┌──

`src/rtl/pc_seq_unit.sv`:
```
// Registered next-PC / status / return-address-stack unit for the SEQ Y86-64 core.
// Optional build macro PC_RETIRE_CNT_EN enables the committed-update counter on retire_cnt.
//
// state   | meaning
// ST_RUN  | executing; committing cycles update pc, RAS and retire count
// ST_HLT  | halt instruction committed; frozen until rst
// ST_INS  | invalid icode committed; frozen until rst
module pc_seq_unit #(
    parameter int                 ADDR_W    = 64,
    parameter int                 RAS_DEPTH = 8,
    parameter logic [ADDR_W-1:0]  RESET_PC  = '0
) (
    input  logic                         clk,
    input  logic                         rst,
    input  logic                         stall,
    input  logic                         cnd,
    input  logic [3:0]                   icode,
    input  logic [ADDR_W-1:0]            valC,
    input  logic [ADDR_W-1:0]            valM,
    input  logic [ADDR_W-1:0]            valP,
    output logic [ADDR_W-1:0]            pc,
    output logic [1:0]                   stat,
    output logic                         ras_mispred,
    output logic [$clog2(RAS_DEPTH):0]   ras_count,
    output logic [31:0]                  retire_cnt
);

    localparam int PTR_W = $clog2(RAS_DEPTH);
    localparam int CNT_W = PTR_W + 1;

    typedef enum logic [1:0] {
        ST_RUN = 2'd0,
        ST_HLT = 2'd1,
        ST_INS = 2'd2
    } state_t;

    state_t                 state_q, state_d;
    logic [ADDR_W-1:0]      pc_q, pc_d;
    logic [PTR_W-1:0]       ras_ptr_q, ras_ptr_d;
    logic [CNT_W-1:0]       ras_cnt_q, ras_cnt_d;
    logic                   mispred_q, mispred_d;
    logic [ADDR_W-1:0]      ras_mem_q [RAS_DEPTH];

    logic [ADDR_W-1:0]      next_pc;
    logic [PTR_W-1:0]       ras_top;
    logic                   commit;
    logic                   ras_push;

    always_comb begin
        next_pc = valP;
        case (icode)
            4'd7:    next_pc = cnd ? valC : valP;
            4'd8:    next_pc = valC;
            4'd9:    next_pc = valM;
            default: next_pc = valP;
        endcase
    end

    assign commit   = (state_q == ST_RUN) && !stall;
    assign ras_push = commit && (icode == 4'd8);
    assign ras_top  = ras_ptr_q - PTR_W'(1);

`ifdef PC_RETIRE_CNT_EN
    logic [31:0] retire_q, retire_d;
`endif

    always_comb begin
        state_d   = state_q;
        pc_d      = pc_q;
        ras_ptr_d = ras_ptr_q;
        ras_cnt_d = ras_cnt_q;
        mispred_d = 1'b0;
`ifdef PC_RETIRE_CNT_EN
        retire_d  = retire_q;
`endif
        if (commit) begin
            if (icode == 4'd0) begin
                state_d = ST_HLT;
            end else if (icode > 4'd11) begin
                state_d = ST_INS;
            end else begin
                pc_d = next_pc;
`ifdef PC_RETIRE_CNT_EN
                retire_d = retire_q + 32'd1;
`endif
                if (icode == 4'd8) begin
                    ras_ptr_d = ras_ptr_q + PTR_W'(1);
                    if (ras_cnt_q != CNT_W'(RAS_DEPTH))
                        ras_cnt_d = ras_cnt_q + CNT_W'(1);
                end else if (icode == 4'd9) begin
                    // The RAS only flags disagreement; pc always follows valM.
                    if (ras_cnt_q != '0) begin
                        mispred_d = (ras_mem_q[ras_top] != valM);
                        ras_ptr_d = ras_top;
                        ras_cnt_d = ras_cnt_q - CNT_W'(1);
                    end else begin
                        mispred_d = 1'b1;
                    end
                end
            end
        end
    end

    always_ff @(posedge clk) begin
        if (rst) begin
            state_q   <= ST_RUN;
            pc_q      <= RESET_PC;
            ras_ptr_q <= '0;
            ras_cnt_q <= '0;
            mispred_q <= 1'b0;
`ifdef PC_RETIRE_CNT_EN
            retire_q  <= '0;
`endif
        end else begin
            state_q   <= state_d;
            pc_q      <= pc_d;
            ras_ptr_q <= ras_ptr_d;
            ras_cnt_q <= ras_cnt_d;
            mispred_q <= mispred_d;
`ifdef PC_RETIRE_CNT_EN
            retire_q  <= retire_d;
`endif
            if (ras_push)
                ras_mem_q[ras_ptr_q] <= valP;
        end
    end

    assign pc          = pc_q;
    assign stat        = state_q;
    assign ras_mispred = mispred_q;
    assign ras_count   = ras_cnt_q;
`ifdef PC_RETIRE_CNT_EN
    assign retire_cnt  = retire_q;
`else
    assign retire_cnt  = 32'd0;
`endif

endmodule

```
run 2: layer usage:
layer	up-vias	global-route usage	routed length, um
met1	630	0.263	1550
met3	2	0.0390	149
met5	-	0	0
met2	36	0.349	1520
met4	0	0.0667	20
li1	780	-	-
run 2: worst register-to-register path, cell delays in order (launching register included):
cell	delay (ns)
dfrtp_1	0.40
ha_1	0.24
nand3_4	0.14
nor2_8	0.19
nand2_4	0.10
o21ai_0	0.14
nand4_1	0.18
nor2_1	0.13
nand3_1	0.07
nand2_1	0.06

└──

What you will do: Your answer should consist only of the lines from the one that holds "run 2: layer" to the end of the entries above, both ends included, each repeated exactly.

Expected answer:
run 2: layer usage:
layer	up-vias	global-route usage	routed length, um
met1	630	0.263	1550
met3	2	0.0390	149
met5	-	0	0
met2	36	0.349	1520
met4	0	0.0667	20
li1	780	-	-
run 2: worst register-to-register path, cell delays in order (launching register included):
cell	delay (ns)
dfrtp_1	0.40
ha_1	0.24
nand3_4	0.14
nor2_8	0.19
nand2_4	0.10
o21ai_0	0.14
nand4_1	0.18
nor2_1	0.13
nand3_1	0.07
nand2_1	0.06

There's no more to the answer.